- WORK TASK
When you reach the line containing "File: run.sh" in the entries below, start writing out each line exactly, and stop after the line containing "3 : nextState <= S5;".

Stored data

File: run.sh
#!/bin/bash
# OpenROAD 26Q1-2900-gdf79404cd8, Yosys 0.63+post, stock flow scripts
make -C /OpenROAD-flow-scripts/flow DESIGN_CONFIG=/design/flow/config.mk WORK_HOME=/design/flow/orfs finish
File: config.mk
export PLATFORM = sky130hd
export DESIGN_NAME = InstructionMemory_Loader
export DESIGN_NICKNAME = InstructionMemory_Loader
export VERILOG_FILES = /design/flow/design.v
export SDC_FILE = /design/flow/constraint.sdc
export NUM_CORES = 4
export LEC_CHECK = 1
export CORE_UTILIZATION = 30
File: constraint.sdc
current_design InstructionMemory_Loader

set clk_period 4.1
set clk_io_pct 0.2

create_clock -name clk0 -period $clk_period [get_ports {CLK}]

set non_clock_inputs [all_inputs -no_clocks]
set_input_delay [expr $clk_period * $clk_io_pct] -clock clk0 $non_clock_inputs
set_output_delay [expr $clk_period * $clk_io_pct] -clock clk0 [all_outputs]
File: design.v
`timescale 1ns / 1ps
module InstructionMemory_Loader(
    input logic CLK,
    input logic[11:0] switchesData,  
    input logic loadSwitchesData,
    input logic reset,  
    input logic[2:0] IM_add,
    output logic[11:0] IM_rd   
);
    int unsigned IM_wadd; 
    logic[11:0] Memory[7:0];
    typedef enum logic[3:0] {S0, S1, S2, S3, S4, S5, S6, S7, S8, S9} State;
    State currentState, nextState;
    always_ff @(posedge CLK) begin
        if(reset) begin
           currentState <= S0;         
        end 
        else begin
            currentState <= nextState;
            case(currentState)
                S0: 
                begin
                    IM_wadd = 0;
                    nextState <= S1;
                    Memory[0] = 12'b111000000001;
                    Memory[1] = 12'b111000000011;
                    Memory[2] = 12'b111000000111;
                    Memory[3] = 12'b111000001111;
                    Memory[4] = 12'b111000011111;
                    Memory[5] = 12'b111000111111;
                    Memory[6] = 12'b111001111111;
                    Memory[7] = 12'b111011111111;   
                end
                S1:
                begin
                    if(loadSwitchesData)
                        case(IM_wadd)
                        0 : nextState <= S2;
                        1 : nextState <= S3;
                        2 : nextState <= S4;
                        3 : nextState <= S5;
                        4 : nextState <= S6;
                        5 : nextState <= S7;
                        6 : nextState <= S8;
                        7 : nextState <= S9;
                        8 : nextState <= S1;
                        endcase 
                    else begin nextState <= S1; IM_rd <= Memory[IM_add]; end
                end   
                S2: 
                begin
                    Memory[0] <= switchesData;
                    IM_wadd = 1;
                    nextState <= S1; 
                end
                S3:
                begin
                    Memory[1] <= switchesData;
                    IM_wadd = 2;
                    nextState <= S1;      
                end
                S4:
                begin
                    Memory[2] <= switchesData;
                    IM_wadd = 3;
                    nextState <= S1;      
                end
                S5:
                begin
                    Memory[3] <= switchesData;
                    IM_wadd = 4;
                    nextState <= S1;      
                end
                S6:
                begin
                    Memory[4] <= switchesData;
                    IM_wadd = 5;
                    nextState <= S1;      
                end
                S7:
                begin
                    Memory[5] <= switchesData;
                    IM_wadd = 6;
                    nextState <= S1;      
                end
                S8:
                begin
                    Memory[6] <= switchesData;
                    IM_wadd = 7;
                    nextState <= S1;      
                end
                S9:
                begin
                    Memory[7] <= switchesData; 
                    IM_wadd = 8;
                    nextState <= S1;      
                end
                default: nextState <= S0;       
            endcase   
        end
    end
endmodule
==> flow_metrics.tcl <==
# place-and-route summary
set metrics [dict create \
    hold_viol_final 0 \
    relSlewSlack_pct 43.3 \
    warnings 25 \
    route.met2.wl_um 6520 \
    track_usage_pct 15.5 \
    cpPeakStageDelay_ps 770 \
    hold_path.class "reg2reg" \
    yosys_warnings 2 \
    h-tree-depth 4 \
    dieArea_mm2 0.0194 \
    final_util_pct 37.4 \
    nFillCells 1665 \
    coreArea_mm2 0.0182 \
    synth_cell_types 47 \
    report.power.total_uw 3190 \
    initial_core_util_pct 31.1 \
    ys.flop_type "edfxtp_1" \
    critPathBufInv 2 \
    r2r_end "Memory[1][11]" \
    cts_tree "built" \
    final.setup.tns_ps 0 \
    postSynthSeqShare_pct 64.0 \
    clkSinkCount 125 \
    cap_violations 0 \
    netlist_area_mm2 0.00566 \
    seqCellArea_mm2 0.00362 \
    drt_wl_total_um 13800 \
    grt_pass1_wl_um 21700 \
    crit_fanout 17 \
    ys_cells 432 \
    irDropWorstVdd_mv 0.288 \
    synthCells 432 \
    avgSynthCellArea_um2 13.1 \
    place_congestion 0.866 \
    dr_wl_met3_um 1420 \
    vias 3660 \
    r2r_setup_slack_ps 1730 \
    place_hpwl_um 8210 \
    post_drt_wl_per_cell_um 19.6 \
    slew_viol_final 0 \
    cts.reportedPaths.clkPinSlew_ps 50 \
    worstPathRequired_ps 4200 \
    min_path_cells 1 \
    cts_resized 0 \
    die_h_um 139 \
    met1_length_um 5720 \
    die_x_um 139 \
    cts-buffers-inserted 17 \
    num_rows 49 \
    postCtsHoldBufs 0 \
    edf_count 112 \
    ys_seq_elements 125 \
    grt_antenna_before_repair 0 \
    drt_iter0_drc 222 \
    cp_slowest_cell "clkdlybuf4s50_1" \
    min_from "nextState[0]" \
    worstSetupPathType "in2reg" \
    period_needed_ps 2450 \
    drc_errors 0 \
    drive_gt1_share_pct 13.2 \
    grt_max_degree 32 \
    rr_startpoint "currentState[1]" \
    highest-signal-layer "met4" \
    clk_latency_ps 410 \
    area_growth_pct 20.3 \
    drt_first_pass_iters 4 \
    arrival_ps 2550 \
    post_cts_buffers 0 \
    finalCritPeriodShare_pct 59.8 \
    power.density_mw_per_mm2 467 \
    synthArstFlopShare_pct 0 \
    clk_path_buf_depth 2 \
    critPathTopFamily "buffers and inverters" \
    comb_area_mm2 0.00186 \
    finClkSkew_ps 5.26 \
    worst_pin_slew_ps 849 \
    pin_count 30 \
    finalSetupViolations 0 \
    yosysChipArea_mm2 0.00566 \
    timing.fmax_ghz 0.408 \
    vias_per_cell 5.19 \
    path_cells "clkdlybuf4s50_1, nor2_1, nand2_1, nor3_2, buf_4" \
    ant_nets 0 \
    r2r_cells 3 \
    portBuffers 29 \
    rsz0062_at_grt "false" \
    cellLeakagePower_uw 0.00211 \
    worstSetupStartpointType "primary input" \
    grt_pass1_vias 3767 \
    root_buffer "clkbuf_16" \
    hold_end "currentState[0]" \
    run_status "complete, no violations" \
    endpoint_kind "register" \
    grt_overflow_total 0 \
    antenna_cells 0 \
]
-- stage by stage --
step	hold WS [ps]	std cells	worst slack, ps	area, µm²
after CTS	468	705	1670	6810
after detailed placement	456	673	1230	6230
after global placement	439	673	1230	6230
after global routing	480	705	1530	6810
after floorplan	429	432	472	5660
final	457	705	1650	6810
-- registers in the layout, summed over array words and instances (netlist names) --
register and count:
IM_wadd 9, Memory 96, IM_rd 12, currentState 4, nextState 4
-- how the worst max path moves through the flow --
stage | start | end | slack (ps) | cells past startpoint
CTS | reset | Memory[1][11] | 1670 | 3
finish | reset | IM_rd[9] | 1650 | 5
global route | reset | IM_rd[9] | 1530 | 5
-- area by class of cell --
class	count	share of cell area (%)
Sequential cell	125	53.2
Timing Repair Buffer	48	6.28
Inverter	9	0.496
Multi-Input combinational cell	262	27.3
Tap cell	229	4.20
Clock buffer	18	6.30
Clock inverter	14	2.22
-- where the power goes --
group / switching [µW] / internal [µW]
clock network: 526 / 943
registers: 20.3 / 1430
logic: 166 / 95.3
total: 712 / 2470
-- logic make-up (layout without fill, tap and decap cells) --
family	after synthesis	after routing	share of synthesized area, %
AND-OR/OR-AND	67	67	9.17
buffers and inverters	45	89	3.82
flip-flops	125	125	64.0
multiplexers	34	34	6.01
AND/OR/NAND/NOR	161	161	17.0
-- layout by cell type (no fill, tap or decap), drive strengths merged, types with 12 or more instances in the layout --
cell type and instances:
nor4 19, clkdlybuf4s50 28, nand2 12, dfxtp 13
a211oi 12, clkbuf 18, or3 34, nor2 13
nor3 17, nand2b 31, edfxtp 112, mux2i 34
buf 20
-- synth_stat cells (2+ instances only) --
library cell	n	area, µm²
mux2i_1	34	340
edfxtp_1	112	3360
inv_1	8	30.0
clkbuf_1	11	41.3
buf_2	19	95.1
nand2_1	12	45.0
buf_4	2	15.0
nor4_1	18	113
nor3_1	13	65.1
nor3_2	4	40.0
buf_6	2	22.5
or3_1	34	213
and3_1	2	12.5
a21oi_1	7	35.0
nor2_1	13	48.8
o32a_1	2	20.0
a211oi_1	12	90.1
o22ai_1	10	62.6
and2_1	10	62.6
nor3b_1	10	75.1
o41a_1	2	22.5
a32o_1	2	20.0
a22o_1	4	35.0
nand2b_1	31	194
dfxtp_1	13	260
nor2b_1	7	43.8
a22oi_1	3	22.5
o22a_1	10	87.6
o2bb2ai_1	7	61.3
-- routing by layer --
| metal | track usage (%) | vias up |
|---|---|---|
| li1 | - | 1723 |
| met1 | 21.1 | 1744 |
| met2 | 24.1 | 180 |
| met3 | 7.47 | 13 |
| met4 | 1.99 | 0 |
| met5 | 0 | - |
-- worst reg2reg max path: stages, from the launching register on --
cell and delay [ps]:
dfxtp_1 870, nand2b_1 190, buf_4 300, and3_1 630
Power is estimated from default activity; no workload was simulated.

---

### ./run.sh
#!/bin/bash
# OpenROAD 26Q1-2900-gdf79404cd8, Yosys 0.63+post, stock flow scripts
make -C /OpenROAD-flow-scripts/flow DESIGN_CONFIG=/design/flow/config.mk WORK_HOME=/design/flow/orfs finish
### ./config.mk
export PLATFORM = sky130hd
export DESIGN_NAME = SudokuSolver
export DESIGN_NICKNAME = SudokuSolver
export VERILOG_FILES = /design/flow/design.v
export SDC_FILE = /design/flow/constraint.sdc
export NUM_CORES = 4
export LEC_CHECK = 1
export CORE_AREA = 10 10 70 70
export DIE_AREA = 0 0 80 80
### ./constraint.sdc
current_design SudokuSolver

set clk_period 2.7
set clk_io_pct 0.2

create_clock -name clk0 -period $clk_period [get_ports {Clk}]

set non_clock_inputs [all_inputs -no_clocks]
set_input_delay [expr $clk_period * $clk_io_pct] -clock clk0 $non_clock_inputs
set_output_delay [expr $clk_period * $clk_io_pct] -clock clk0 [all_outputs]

- TASK OUTPUT
File: run.sh
#!/bin/bash
# OpenROAD 26Q1-2900-gdf79404cd8, Yosys 0.63+post, stock flow scripts
make -C /OpenROAD-flow-scripts/flow DESIGN_CONFIG=/design/flow/config.mk WORK_HOME=/design/flow/orfs finish
File: config.mk
export PLATFORM = sky130hd
export DESIGN_NAME = InstructionMemory_Loader
export DESIGN_NICKNAME = InstructionMemory_Loader
export VERILOG_FILES = /design/flow/design.v
export SDC_FILE = /design/flow/constraint.sdc
export NUM_CORES = 4
export LEC_CHECK = 1
export CORE_UTILIZATION = 30
File: constraint.sdc
current_design InstructionMemory_Loader

set clk_period 4.1
set clk_io_pct 0.2

create_clock -name clk0 -period $clk_period [get_ports {CLK}]

set non_clock_inputs [all_inputs -no_clocks]
set_input_delay [expr $clk_period * $clk_io_pct] -clock clk0 $non_clock_inputs
set_output_delay [expr $clk_period * $clk_io_pct] -clock clk0 [all_outputs]
File: design.v
`timescale 1ns / 1ps
module InstructionMemory_Loader(
    input logic CLK,
    input logic[11:0] switchesData,  
    input logic loadSwitchesData,
    input logic reset,  
    input logic[2:0] IM_add,
    output logic[11:0] IM_rd   
);
    int unsigned IM_wadd; 
    logic[11:0] Memory[7:0];
    typedef enum logic[3:0] {S0, S1, S2, S3, S4, S5, S6, S7, S8, S9} State;
    State currentState, nextState;
    always_ff @(posedge CLK) begin
        if(reset) begin
           currentState <= S0;         
        end 
        else begin
            currentState <= nextState;
            case(currentState)
                S0: 
                begin
                    IM_wadd = 0;
                    nextState <= S1;
                    Memory[0] = 12'b111000000001;
                    Memory[1] = 12'b111000000011;
                    Memory[2] = 12'b111000000111;
                    Memory[3] = 12'b111000001111;
                    Memory[4] = 12'b111000011111;
                    Memory[5] = 12'b111000111111;
                    Memory[6] = 12'b111001111111;
                    Memory[7] = 12'b111011111111;   
                end
                S1:
                begin
                    if(loadSwitchesData)
                        case(IM_wadd)
                        0 : nextState <= S2;
                        1 : nextState <= S3;
                        2 : nextState <= S4;
                        3 : nextState <= S5;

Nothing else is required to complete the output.